◆ GOAL OF THE EXERCISE ◆
In the records below, begin at the line that has "run 2 against" and stop after the line that has "is 37% higher"; quote those lines verbatim and nothing more.

#####

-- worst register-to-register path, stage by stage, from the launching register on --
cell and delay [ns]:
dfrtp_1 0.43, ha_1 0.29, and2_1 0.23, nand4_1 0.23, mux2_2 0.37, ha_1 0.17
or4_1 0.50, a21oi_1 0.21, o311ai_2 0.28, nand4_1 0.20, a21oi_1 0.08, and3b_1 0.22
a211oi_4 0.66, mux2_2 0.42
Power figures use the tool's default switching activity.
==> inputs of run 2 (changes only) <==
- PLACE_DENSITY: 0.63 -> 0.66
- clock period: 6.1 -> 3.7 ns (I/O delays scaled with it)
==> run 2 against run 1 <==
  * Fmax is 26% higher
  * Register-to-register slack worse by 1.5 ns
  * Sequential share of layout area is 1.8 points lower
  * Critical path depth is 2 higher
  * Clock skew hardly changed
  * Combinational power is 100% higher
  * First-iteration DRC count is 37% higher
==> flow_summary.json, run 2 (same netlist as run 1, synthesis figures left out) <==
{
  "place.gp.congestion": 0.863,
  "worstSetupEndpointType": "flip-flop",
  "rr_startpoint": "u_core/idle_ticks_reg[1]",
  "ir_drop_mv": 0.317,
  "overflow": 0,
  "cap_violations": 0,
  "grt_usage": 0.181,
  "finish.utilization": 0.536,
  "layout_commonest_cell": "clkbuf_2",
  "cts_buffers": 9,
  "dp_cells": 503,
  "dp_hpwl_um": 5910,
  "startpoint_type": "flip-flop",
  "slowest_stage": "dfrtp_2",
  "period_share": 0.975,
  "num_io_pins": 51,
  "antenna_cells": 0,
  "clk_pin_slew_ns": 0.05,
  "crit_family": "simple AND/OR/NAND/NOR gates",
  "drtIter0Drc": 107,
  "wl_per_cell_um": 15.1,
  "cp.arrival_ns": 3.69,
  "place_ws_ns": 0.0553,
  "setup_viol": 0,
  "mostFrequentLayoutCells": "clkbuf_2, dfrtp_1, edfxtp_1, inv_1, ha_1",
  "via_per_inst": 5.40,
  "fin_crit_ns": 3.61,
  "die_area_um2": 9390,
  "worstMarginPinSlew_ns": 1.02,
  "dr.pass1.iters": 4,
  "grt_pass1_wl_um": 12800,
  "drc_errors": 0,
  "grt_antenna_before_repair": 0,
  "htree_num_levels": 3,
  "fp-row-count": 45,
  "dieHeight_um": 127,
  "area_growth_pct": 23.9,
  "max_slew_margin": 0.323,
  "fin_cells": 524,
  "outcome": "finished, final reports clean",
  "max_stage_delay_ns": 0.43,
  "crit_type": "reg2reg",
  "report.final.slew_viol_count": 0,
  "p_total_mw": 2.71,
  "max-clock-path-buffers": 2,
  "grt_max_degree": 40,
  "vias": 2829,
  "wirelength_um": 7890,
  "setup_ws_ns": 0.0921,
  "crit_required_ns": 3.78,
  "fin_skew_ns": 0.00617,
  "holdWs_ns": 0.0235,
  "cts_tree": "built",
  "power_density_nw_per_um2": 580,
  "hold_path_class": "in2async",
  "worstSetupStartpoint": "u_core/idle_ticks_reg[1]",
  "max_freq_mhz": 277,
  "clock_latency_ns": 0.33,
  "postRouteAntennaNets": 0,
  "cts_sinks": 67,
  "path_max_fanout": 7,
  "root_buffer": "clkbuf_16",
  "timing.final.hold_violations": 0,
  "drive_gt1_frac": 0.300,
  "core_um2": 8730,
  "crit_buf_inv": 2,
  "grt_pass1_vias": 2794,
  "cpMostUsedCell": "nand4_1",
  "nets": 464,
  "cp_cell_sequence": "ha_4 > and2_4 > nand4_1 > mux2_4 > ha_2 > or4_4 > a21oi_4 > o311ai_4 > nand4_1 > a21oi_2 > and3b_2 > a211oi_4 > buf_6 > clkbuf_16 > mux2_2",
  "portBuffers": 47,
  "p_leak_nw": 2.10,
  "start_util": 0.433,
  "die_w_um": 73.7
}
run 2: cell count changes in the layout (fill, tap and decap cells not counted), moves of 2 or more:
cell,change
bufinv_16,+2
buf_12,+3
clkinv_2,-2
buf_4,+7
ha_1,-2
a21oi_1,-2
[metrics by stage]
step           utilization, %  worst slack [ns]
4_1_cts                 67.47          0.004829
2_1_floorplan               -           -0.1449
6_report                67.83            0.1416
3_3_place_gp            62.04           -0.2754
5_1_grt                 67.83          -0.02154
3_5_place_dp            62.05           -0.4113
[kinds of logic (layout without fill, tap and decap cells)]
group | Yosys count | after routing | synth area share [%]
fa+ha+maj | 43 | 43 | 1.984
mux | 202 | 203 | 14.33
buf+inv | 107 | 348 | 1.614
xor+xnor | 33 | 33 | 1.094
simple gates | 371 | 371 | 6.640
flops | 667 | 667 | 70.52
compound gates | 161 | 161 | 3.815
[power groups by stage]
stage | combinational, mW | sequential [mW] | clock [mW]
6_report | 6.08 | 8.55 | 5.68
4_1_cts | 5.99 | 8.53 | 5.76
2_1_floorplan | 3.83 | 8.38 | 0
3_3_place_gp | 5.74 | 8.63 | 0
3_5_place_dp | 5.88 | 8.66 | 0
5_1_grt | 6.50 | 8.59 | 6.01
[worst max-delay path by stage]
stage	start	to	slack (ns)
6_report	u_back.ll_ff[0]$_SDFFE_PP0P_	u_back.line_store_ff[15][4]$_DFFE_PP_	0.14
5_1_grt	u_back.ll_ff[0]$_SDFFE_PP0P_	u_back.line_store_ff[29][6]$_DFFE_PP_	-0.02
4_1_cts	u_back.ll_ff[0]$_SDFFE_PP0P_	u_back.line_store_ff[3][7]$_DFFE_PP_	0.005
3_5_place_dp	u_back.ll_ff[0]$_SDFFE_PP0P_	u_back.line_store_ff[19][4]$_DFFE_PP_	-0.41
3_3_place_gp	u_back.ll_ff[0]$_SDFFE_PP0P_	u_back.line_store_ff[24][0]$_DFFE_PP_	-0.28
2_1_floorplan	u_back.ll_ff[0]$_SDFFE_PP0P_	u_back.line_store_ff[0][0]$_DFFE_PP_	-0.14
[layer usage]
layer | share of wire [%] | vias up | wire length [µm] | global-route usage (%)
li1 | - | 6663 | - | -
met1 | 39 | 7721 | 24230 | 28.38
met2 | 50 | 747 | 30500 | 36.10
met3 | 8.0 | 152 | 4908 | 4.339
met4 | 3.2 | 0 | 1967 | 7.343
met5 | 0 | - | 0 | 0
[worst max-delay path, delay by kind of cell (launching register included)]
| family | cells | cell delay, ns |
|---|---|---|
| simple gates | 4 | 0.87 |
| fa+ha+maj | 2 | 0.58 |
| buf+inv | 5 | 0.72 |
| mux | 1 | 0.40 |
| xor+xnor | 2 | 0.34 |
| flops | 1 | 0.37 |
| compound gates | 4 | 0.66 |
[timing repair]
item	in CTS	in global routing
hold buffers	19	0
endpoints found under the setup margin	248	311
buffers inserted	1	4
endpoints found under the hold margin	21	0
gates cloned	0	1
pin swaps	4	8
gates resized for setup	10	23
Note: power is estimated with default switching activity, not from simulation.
### config.mk
export PLATFORM = sky130hd
export DESIGN_NAME = triangle_strip_assembler_unit
export DESIGN_NICKNAME = d
export VERILOG_FILES = /design/src/hdl/tsa_pkg.sv /design/src/hdl/triangle_strip_assembler_unit.sv
export SDC_FILE = /design/constraint.sdc
export NUM_CORES = 1
export LEC_CHECK = 0
export ABC_AREA = 1
export BUFFER_PORTS_ARGS = -buffer_cell sky130_fd_sc_hd__clkbuf_2
export CORE_MARGIN = 2
export CORE_UTILIZATION = 55
export CTS_CLUSTER_DIAMETER = 150
export DETAILED_ROUTE_END_ITERATION = 6
export HOLD_SLACK_MARGIN = 0.02
export PLACE_DENSITY = 0.79
export SYNTH_ARGS = -nofsm -noshare
export SYNTH_HDL_FRONTEND = slang
export SYNTH_SLANG_ARGS = --single-unit
### constraint.sdc
create_clock -name clk -period 4.3 [get_ports clk]
set_clock_uncertainty 0.1 [all_clocks]
set_input_delay 0.645 -clock clk [delete_from_list [all_inputs] [get_ports clk]]
set_output_delay 0.645 -clock clk [all_outputs]
set_load 0.05 [all_outputs]
### src/hdl/tsa_pkg.sv
package tsa_pkg;

  // Vertex index layout on the input side
  localparam int RAW_W       = 16;
  localparam int CORNER_W    = 15;
  localparam int RESTART_BIT = 15;

  // Result item: three corners packed, padded to whole bytes
  localparam int TRI_W       = 3 * CORNER_W;
  localparam int OUT_TDATA_W = ((TRI_W + 7) / 8) * 8;

  typedef logic [CORNER_W-1:0] corner_t;

  // Assembly mode register codes
  typedef enum logic {
    MODE_LIST  = 1'b0,
    MODE_STRIP = 1'b1
  } asm_mode_t;

  // Fill level of the current group
  typedef enum logic [1:0] {
    CNT_EMPTY = 2'd0,
    CNT_ONE   = 2'd1,
    CNT_TWO   = 2'd2
  } collect_t;

endpackage

### src/hdl/triangle_strip_assembler_unit.sv
// Channel | Direction | Handshake              | Payload
// in_     | input     | in_tvalid / in_tready  | tdata[15:0] vertex_index, tlast strip_last
// out_    | output    | out_tvalid / out_tready| tdata[44:0] corner_first/second/third
// cfg_    | input     | cfg_valid / cfg_ready  | cfg_data[0] assembly_mode
//
// One index item is taken every cycle while no stalled result holds the input;
// its triangle, if any, appears in the output register on the following cycle.
// Assembly state is updated in the same cycle an item is accepted.
// A stalled result holds in the output register; in_tready follows out_tready
// combinationally, so the input stalls only while a result waits.
// rst_n (synchronous) selects strip mode and opens a fresh strip.
module triangle_strip_assembler_unit (
  input  logic                           clk,
  input  logic                           rst_n,
  // in_tdata: [15:0] vertex_index
  input  logic                           in_tvalid,
  output logic                           in_tready,
  input  logic [tsa_pkg::RAW_W-1:0]      in_tdata,
  input  logic                           in_tlast,
  // out_tdata: [14:0] corner_first, [29:15] corner_second, [44:30] corner_third,
  // upper bits zero
  output logic                           out_tvalid,
  input  logic                           out_tready,
  output logic [tsa_pkg::OUT_TDATA_W-1:0] out_tdata,
  // cfg_data: [0] assembly_mode
  input  logic                           cfg_valid,
  output logic                           cfg_ready,
  input  logic                           cfg_data
);
  import tsa_pkg::*;

  // Registers
  asm_mode_t mode_r;
  corner_t   older_r, older_nxt;
  corner_t   newer_r, newer_nxt;
  collect_t  cnt_r, cnt_nxt;
  logic      flip_r, flip_nxt;
  logic      start_r, start_nxt;
  logic      out_valid_r;
  corner_t   c1_r, c2_r, c3_r;

  // Combinational result
  logic      emit;
  corner_t   c1, c2, c3;
  corner_t   v;
  logic      restart;
  logic      in_acc;
  logic      cfg_acc;

  assign v       = in_tdata[CORNER_W-1:0];
  assign restart = in_tdata[RESTART_BIT];

  assign in_tready = !out_valid_r || out_tready;
  assign in_acc    = in_tvalid && in_tready;
  assign cfg_ready = 1'b1;
  assign cfg_acc   = cfg_valid && cfg_ready;

  // Assembly step for one index item
  always_comb begin
    older_nxt = older_r;
    newer_nxt = newer_r;
    cnt_nxt   = cnt_r;
    flip_nxt  = flip_r;
    start_nxt = start_r;
    emit      = 1'b0;
    c1        = older_r;
    c2        = newer_r;
    c3        = v;
    if (mode_r == MODE_LIST) begin
      unique case (cnt_r)
        CNT_ONE: begin
          newer_nxt = v;
          cnt_nxt   = CNT_TWO;
        end
        CNT_TWO: begin
          emit    = 1'b1;
          cnt_nxt = CNT_EMPTY;
        end
        default: begin
          older_nxt = v;
          cnt_nxt   = CNT_ONE;
        end
      endcase
    end else begin
      unique case (cnt_r)
        CNT_ONE: begin
          newer_nxt = v;
          cnt_nxt   = CNT_TWO;
        end
        CNT_TWO: begin
          // restart group complete
          emit      = 1'b1;
          older_nxt = newer_r;
          newer_nxt = v;
          cnt_nxt   = CNT_EMPTY;
          flip_nxt  = 1'b1;
        end
        default: begin
          if (start_r || restart) begin
            older_nxt = v;
            cnt_nxt   = CNT_ONE;
            start_nxt = 1'b0;
          end else begin
            emit = 1'b1;
            if (flip_r) begin
              c2 = v;
              c3 = newer_r;
            end
            older_nxt = newer_r;
            newer_nxt = v;
            flip_nxt  = !flip_r;
          end
        end
      endcase
    end
    // end of strip or list drops any open group
    if (in_tlast) begin
      cnt_nxt   = CNT_EMPTY;
      flip_nxt  = 1'b0;
      start_nxt = 1'b1;
    end
  end

  // Assembly state and mode
  always_ff @(posedge clk) begin
    if (!rst_n) begin
      mode_r  <= MODE_STRIP;
      older_r <= '0;
      newer_r <= '0;
      cnt_r   <= CNT_EMPTY;
      flip_r  <= 1'b0;
      start_r <= 1'b1;
    end else if (cfg_acc) begin
      mode_r  <= asm_mode_t'(cfg_data);
      older_r <= '0;
      newer_r <= '0;
      cnt_r   <= CNT_EMPTY;
      flip_r  <= 1'b0;
      start_r <= 1'b1;
    end else if (in_acc) begin
      older_r <= older_nxt;
      newer_r <= newer_nxt;
      cnt_r   <= cnt_nxt;
      flip_r  <= flip_nxt;
      start_r <= start_nxt;
    end
  end

  // Output register valid
  always_ff @(posedge clk) begin
    if (!rst_n) begin
      out_valid_r <= 1'b0;
    end else if (in_acc) begin
      out_valid_r <= emit;
    end else if (out_tready) begin
      out_valid_r <= 1'b0;
    end
  end

  // Output register payload
  always_ff @(posedge clk) begin
    if (in_acc && emit) begin
      c1_r <= c1;
      c2_r <= c2;
      c3_r <= c3;
    end
  end

  assign out_tvalid = out_valid_r;
  assign out_tdata  = {{(OUT_TDATA_W-TRI_W){1'b0}}, c3_r, c2_r, c1_r};

endmodule

==> run summary <==
At the worst endpoint, the arrival time is 2470 ps. The most critical setup path has its startpoint at mode_r. For this block, the initial DRC count from the detailed router was 158. After clock tree synthesis, the clock-pin slew on the worst setup and hold paths is 80 ps. The worst stage delay on the critical path was 990 ps; the number of detailed-route iterations in the first pass was 5. Post-layout minimum cycle time: 2591 ps.

Number of antenna violations at the first check in global routing: 0. The later-pin clock latency in the skew report came out at 350 ps. The library cell used most frequently in the layout, excluding fill and tap cells, is nand2_1.

The power density over cell area was 383.1 nW/µm². The routed wire length per instance is 12.17 µm, and the fraction of layout cells with a size suffix above 1 is 27.98%. The tools report the remaining routing DRC violations as 0. Once the clock tree was built, the resizer swapped 0 gates to a different size.

For the number of instances in the synthesized netlist, the log shows 446. The synthesized netlist devotes 23.25% of its cell area to simple gates. The fraction of the mapped netlist area in adder cells is 1.299%. The routed design has 7.387 mm of wire.

The die covers 7692 µm². The tools report the area of the placeable core as 6794 µm². The number of vias after detailed routing is 2907.

After synthesis, flip-flops and latches occupy 53.77% of the total area. The layer flagged by global routing as most heavily used is met2. The top fanout value on the critical path was 45; the final total negative setup slack was 0 ps. Once detailed placement completed, the half-perimeter wirelength came to 4.827 mm. Timing would allow up to 0.3859 GHz. Sum of overflow across all layers after global routing: 0. After synthesis the netlist holds a flip-flop and latch count of 81. The run gives 24.91% as the global-route track usage on met1. Multiplexer cells account for 0% of the synthesized area. The floorplan step set the die height to 87.71 µm. The required arrival time at the worst endpoint is 4180 ps, and the transition at the pin with the smallest max-transition slack is 1006 ps. Final period utilization: 60.27%.

The tools report the max-slew violation count as 0. Setup repair after global routing left no endpoint under its margin. The flow ran to the end, and the final reports show no timing, DRC or antenna violations.

The detail route stage leaves a number of antenna-violating nets equal to 0. The worst register-to-register path begins at mode_r. Routability-driven placement finished with a final weighted congestion of 0.8046. By area, the combinational part of the netlist is dominated by simple AND/OR/NAND/NOR gates. The logs give 0 for the number of buffers inserted to repair setup after CTS and 35.06% for the met2 routing resource usage after global routing. Dividing the synthesized area by the synthesized cell count gives 8.641 µm². The tools report the startpoint class of the critical path as a flop. In this run the tightest slew margin relative to its limit is 32.86%. Summed over all cells, the static leakage comes to 0.002008 µW.

The number of input and output port buffers inserted was 69. 74 I/O pins were placed. The mapped netlist covers 3854 µm². The clock passes through at most 2 buffers.

The run gives 26 as the number of distinct library cell variants in the gate-level netlist after synthesis. For the largest net degree at the start of global routing, the log shows 61. The startpoint of the worst hold path is c1[0]. Setup violations remaining at the end of the flow were counted as 0.

The tools report the initial core utilization as 56.72%. In the layout the commonest cells are nand2_1, inv_1, clkbuf_2, nand3_1, edfxtp_1. Across every metal layer, demand over resource in global routing totals 20.41%. The count of maximum capacitance violations was 0. The critical path goes through nand2_2 > nand2_1 > nand3_1 > inv_2. On the final layout, the worst hold slack is 334.9 ps. For the number of placement rows, the log shows 30. 0 antenna diodes ended up in the layout.

For the H-tree depth, the log shows 3. STA classifies the critical path endpoint as a flop. The die is 87.71 µm wide. The layout net count was 534. Cell at the root of the clock tree: clkbuf_8.

TritonCTS built the clock tree. The signed area change from the synthesized netlist to the final layout was 13.96%. The kind of critical path is reg -> reg. The first-pass GRT wire length was 11.95 mm.

After Yosys synthesis, XOR and XNOR cells account for 0% of the synthesized area. For this run, the number of Yosys warnings is 0. Using the TritonRoute via totals, the vias-per-cell ratio works out to 4.789.

For the number of global-route vias before repair, the log shows 2707. The number of hold buffers added after CTS was 0. The number of buffers created by CTS was 9; the synthesized-area fraction occupied by ao, oa, aoi and oai cells was 8.474%. Slowest stage cell on the critical path: dfxtp_1. The logs give 3.864% for the fraction of met3 tracks used by global routing and 81 for the clock sink count. Maximum resistive drop on vdd: 0.1677 mV. The min-delay analysis places its worst path in the category reg -> reg. The total count of hold-check failures in the final report is 0.
## sequential cells by signal, summed over array words and instances (netlist names)
signal and count:
c1 15, mode_r 1, c1_r 15, newer_r 15, c2_r 15, flip_r 1
start_r 1, out_tvalid 1, cnt_r 2, c3_r 15
## cell usage after synthesis (all sizes together)
cell	instances	area (µm²)
clkinv	6	22.52
dfxtp	36	720.7
a21boi	1	18.77
clkbuf	1	3.750
nand3	51	255.2
edfxtp	45	1351
nand2	108	447.9
conb	2	7.510
inv	85	319.1
buf	21	156.4
o21ai	33	165.2
nand4	1	12.51
a21oi	21	142.6
ha	4	50.05
nor2	31	180.2
## critical path: cells and delay by family (launching register included)
kind,cells,cell delay [ps]
DFF,1,990
buffers and inverters,1,710
and+or+nand+nor,3,380
## metrics by stage
stage | std cells | setup slack [ps] | cell area [µm²] | util (%) | total power, µW
final | 607 | 1709 | 4392 | 64.64 | 1683
after floorplan | 448 | 1630 | 3861 | - | 1057
after global placement | 592 | 1615 | 4174 | 61.44 | 1093
after global routing | 607 | 1540 | 4392 | 64.64 | 1744
after CTS | 607 | 1690 | 4392 | 64.64 | 1693
after detailed placement | 592 | 1500 | 4174 | 61.44 | 1098
## kinds of logic after synthesis
group / count (synthesis)
other: 2
adders and majority gates: 4
DFF: 81
buffers and inverters: 113
and+or+nand+nor: 191
AOI/OAI and AO/OA: 55
## cell type report
cell class                 count  area, µm²
multi-input combinational    254       1287
fill                         570       2402
sequential                    81       2072
inverter                      91      341.6
clock inverter                 5      80.08
clock buffer                  10      137.6
tap                           96      120.1
timing repair buffer          70      352.8
## routing by layer
layer  wire length (µm)  share of wire, %
met5                  0                 0
met4                 51              0.69
met2               3734                51
met1               3208                43
met3                393               5.3
## worst paths after layout
path | end | slack (ps) | cells past startpoint
max | c2_r[12] | 1710 | 4
min | c1_r[0] | 330 | 0
max reg2reg | c2_r[12] | 1710 | 4
min reg2reg | c1_r[0] | 330 | 0
## power by group
part           internal, µW  switching [µW]  leakage, µW
Clock                   338             264     0.000104
Combinational          54.9             162      0.00117
Sequential              847            16.5     0.000732
Total                  1240             442      0.00201
(Power assumes the default switching activity.)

#####

◆ FINAL ANSWER ◆
==> run 2 against run 1 <==
  * Fmax is 26% higher
  * Register-to-register slack worse by 1.5 ns
  * Sequential share of layout area is 1.8 points lower
  * Critical path depth is 2 higher
  * Clock skew hardly changed
  * Combinational power is 100% higher
  * First-iteration DRC count is 37% higher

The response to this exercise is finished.